Work required:
Below are some records; output exactly the lines from the line with "Every way passes these cells." to the line with "dfxtp_1 (19%), mux4_2", both ends kept, and nothing more.

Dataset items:
§ §

--- src/rtl/utmi_nrzi_stuff_enc.sv ---
// Bit-stuffing and NRZI encoder: one line level per advancing clock.
module utmi_nrzi_stuff_enc #(
  parameter int unsigned STUFF_LIMIT = 6,
  parameter int unsigned CNT_W       = $clog2(STUFF_LIMIT + 1)
) (
  input  logic             clk,
  input  logic             rst,
  input  logic             bit_in,
  input  logic             advance,
  input  logic             bypass,
  input  logic             clear,
  output logic             level,
  output logic             stuff_cycle,
  output logic [CNT_W-1:0] ones_cnt
);

  logic             level_q, level_d;
  logic [CNT_W-1:0] cnt_q, cnt_d;
  logic             tx_bit;

  assign stuff_cycle = advance & ~bypass & (cnt_q == CNT_W'(STUFF_LIMIT));
  assign tx_bit      = stuff_cycle ? 1'b0 : bit_in;
  assign ones_cnt    = cnt_q;

  // level 1 = J; in bypass the raw bit maps straight onto J/K
  always_comb begin
    level   = bypass ? tx_bit : (tx_bit ? level_q : ~level_q);
    level_d = level_q;
    cnt_d   = cnt_q;
    if (clear) begin
      level_d = 1'b1;
      cnt_d   = '0;
    end else if (advance) begin
      level_d = level;
      if (stuff_cycle || !tx_bit) begin
        cnt_d = '0;
      end else if (cnt_q != CNT_W'(STUFF_LIMIT)) begin
        cnt_d = cnt_q + 1'b1;
      end
    end
  end

  always_ff @(posedge clk or posedge rst) begin
    if (rst) begin
      level_q <= 1'b1;
      cnt_q   <= '0;
    end else begin
      level_q <= level_d;
      cnt_q   <= cnt_d;
    end
  end

endmodule

--- src/rtl/utmi_phy_tx.sv ---
// UTMI PHY transmit responder: accepts link bytes via TxValid/TxReady and
// serialises SYNC, stuffed/NRZI data and EOP onto the line at bit rate.
module utmi_phy_tx
  import utmi_pkg::*;
#(
  parameter int unsigned SYNC_BITS    = 8,
  parameter int unsigned EOP_SE0_BITS = 2,
  parameter int unsigned STUFF_LIMIT  = 6
) (
  input  logic       phy_clk_i,
  input  logic       phy_rst_i,
  input  logic [7:0] DataOut_i,
  input  logic       TxValid_i,
  output logic       TxReady_o,
  input  logic [1:0] OpMode_i,
  output logic       line_dp_o,
  output logic       line_dm_o,
  output logic       line_oe_o,
  output logic       tx_active_o
);

  localparam int unsigned ShW  = (SYNC_BITS > 8) ? SYNC_BITS : 8;
  localparam int unsigned IdxW = $clog2(ShW);
  localparam int unsigned CntW = $clog2(STUFF_LIMIT + 1);
  localparam int unsigned EopW = (EOP_SE0_BITS > 0) ? $clog2(EOP_SE0_BITS + 1) : 1;
  localparam logic [ShW-1:0] SyncPattern = ShW'(1) << (SYNC_BITS - 1);

  utmi_tx_state_t  state_q, state_d;
  logic [ShW-1:0]  shift_q, shift_d;
  logic [IdxW-1:0] bit_idx_q, bit_idx_d;
  logic [EopW-1:0] eop_cnt_q, eop_cnt_d;
  logic [1:0]      pkt_mode_q, pkt_mode_d;
  logic            end_pend_q, end_pend_d;

  logic            advance, bypass, last_bit, stuff_next;
  logic            level, stuff_cycle;
  logic [CntW-1:0] ones_cnt;

  assign advance  = (state_q == SYNC) || (state_q == DATA);
  assign bypass   = (pkt_mode_q == OPMODE_NOSTUFF);
  assign last_bit = (state_q == SYNC) ? (bit_idx_q == IdxW'(SYNC_BITS - 1))
                                      : (bit_idx_q == IdxW'(7));
  // The final bit of the packet will complete a run that still needs a stuff bit
  assign stuff_next = ~bypass & shift_q[0] & (ones_cnt == CntW'(STUFF_LIMIT - 1));

  utmi_nrzi_stuff_enc #(
    .STUFF_LIMIT(STUFF_LIMIT),
    .CNT_W      (CntW)
  ) u_enc (
    .clk        (phy_clk_i),
    .rst        (phy_rst_i),
    .bit_in     (shift_q[0]),
    .advance    (advance),
    .bypass     (bypass),
    .clear      (state_q == IDLE),
    .level      (level),
    .stuff_cycle(stuff_cycle),
    .ones_cnt   (ones_cnt)
  );

  always_comb begin
    state_d    = state_q;
    shift_d    = shift_q;
    bit_idx_d  = bit_idx_q;
    eop_cnt_d  = eop_cnt_q;
    pkt_mode_d = pkt_mode_q;
    end_pend_d = end_pend_q;
    case (state_q)
      IDLE: begin
        end_pend_d = 1'b0;
        eop_cnt_d  = '0;
        if (TxValid_i && (OpMode_i != OPMODE_NONDRIVE)) begin
          pkt_mode_d = (OpMode_i == OPMODE_NOSTUFF) ? OPMODE_NOSTUFF : OPMODE_NORMAL;
          shift_d    = SyncPattern;
          bit_idx_d  = '0;
          state_d    = SYNC;
        end
      end
      SYNC, DATA: begin
        if (stuff_cycle) begin
          if (end_pend_q) begin
            end_pend_d = 1'b0;
            eop_cnt_d  = '0;
            state_d    = EOP;
          end
        end else if (last_bit) begin
          if (TxValid_i) begin
            shift_d   = ShW'(DataOut_i);
            bit_idx_d = '0;
            state_d   = DATA;
          end else if (stuff_next) begin
            end_pend_d = 1'b1;
          end else begin
            eop_cnt_d = '0;
            state_d   = EOP;
          end
        end else begin
          shift_d   = shift_q >> 1;
          bit_idx_d = bit_idx_q + 1'b1;
        end
      end
      EOP: begin
        if (eop_cnt_q == EopW'(EOP_SE0_BITS)) begin
          state_d = IDLE;
        end else begin
          eop_cnt_d = eop_cnt_q + 1'b1;
        end
      end
      default: state_d = IDLE;
    endcase
  end

  always_comb begin
    TxReady_o              = TxValid_i & advance & last_bit & ~stuff_cycle;
    {line_dp_o, line_dm_o} = LINE_J;
    line_oe_o              = 1'b0;
    case (state_q)
      SYNC, DATA: begin
        {line_dp_o, line_dm_o} = level ? LINE_J : LINE_K;
        line_oe_o              = 1'b1;
      end
      EOP: begin
        {line_dp_o, line_dm_o} = (eop_cnt_q == EopW'(EOP_SE0_BITS)) ? LINE_J : LINE_SE0;
        line_oe_o              = 1'b1;
      end
      default: ;
    endcase
  end

  assign tx_active_o = (state_q != IDLE);

  always_ff @(posedge phy_clk_i or posedge phy_rst_i) begin
    if (phy_rst_i) begin
      state_q    <= IDLE;
      shift_q    <= '0;
      bit_idx_q  <= '0;
      eop_cnt_q  <= '0;
      pkt_mode_q <= OPMODE_NORMAL;
      end_pend_q <= 1'b0;
    end else begin
      state_q    <= state_d;
      shift_q    <= shift_d;
      bit_idx_q  <= bit_idx_d;
      eop_cnt_q  <= eop_cnt_d;
      pkt_mode_q <= pkt_mode_d;
      end_pend_q <= end_pend_d;
    end
  end

endmodule
<file path="config.mk">
export PLATFORM = sky130hd
export DESIGN_NAME = cfg_pkt_loader
export DESIGN_NICKNAME = d
export VERILOG_FILES = /design/src/rtl/cfg_pkt_loader.sv
export SDC_FILE = /design/constraint.sdc
export NUM_CORES = 1
export LEC_CHECK = 0
export CAP_MARGIN = 25
export CORE_MARGIN = 2
export CORE_UTILIZATION = 40
export CTS_BUF_LIST = sky130_fd_sc_hd__clkbuf_4 sky130_fd_sc_hd__clkbuf_8
export CTS_CLUSTER_SIZE = 30
export DETAILED_ROUTE_END_ITERATION = 8
export GPL_TIMING_DRIVEN = 1
export SLEW_MARGIN = 5
export SYNTH_ARGS = -nofsm -noshare
export SYNTH_HDL_FRONTEND = slang
export SYNTH_SLANG_ARGS = --single-unit
</file>
<file path="constraint.sdc">
create_clock -name clk -period 5.1 [get_ports clk]
set_clock_uncertainty 0.05 [all_clocks]
set_input_delay 1.02 -clock clk [delete_from_list [all_inputs] [get_ports clk]]
set_output_delay 1.02 -clock clk [all_outputs]
set_load 0.005 [all_outputs]
</file>
`config.mk`:
```
export PLATFORM = sky130hd
export DESIGN_NAME = ps2_cmd_sequencer
export DESIGN_NICKNAME = d
export VERILOG_FILES = /design/src/rtl/ps2_cmd_pkg.sv /design/src/rtl/ps2_timeout_ctr.sv /design/src/rtl/ps2_cmd_sequencer.sv
export SDC_FILE = /design/constraint.sdc
export NUM_CORES = 1
export LEC_CHECK = 0
export CORE_MARGIN = 2
export CORE_UTILIZATION = 54
export CTS_BUF_LIST = sky130_fd_sc_hd__clkbuf_8
export CTS_CLUSTER_DIAMETER = 50
export DETAILED_ROUTE_END_ITERATION = 8
export PLACE_DENSITY = 0.83
export SLEW_MARGIN = 30
export SYNTH_ARGS = -nofsm -noshare
export SYNTH_HDL_FRONTEND = slang
export SYNTH_SLANG_ARGS = --single-unit
```
`constraint.sdc`:
```
create_clock -name clk -period 2.72 [get_ports clk]
set_input_delay 0.544 -clock clk [delete_from_list [all_inputs] [get_ports clk]]
set_output_delay 0.544 -clock clk [all_outputs]
set_load 0.02 [all_outputs]
```
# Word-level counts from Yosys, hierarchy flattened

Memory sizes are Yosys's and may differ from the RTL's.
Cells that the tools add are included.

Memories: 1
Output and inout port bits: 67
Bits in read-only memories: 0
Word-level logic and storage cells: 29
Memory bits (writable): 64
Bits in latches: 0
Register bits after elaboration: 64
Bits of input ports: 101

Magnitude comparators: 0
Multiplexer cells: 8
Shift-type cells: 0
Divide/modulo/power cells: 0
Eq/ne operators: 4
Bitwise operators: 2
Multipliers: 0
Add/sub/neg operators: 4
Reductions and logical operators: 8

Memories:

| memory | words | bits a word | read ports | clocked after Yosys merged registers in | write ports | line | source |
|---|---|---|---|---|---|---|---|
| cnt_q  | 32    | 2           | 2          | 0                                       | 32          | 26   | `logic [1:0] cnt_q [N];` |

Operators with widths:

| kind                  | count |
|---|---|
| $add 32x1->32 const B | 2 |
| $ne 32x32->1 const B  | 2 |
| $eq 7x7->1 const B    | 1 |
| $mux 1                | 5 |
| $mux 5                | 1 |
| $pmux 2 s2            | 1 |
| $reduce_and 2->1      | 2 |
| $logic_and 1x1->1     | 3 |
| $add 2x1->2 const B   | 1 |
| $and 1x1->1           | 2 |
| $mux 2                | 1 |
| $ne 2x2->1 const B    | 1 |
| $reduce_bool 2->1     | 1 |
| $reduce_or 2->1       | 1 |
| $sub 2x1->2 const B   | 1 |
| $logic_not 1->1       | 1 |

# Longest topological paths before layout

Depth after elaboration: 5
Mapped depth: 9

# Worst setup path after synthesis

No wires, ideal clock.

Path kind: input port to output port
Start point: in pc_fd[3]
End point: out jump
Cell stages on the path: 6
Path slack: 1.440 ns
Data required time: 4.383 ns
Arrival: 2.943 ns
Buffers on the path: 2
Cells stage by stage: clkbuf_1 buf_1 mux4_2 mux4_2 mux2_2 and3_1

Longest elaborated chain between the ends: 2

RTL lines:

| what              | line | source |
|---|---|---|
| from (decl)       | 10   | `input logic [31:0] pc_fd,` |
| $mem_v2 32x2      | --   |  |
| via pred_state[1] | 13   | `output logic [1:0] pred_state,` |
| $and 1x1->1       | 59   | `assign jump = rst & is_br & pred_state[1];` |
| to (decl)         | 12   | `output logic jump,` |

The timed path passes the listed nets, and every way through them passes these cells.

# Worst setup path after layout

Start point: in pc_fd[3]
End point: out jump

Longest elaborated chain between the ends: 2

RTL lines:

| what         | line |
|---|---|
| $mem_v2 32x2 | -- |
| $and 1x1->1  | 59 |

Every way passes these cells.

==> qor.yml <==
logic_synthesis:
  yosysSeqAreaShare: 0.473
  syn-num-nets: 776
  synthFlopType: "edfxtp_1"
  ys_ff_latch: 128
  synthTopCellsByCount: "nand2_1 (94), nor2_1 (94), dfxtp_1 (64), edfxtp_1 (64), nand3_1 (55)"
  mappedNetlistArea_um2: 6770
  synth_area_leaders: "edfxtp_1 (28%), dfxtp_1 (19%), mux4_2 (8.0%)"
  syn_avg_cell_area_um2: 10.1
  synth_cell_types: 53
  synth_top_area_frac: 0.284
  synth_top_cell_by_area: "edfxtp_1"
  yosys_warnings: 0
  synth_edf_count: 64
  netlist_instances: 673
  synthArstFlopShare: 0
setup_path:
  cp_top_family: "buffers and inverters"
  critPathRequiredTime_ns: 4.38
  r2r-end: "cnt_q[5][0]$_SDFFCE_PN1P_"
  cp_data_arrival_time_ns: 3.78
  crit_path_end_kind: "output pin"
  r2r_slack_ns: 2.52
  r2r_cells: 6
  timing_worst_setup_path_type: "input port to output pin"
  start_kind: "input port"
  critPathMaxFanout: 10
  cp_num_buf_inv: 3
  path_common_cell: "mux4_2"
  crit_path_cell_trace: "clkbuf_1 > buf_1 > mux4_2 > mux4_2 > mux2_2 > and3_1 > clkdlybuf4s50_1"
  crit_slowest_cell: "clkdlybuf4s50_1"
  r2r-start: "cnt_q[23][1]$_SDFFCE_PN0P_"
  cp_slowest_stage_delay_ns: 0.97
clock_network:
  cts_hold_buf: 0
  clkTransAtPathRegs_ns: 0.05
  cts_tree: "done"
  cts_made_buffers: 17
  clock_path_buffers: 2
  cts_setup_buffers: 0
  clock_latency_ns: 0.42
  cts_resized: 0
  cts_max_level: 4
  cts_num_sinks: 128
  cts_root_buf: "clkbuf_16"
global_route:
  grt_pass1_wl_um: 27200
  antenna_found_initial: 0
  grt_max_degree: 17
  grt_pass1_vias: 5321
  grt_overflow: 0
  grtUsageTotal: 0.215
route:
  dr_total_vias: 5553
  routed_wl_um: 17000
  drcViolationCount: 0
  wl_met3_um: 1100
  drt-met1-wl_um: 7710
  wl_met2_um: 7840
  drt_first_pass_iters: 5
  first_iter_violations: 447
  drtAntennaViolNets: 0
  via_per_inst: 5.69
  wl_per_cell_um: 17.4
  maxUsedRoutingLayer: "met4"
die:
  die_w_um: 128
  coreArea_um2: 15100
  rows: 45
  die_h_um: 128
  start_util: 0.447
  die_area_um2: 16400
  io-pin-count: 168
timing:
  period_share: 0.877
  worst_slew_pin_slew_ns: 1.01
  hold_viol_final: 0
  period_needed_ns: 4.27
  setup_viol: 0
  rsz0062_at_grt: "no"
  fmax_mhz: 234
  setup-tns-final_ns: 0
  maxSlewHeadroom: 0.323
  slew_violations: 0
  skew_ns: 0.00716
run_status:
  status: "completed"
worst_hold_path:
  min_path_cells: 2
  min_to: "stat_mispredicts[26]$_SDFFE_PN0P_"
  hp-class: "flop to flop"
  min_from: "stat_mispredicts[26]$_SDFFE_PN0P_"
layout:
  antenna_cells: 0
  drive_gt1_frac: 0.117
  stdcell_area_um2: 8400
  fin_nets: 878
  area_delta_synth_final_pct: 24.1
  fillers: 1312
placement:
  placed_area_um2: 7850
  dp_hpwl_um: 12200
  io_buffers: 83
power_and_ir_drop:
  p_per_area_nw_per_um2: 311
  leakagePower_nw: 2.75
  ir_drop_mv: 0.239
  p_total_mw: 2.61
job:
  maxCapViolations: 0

§ §

Solution below:
Every way passes these cells.

==> qor.yml <==
logic_synthesis:
  yosysSeqAreaShare: 0.473
  syn-num-nets: 776
  synthFlopType: "edfxtp_1"
  ys_ff_latch: 128
  synthTopCellsByCount: "nand2_1 (94), nor2_1 (94), dfxtp_1 (64), edfxtp_1 (64), nand3_1 (55)"
  mappedNetlistArea_um2: 6770
  synth_area_leaders: "edfxtp_1 (28%), dfxtp_1 (19%), mux4_2 (8.0%)"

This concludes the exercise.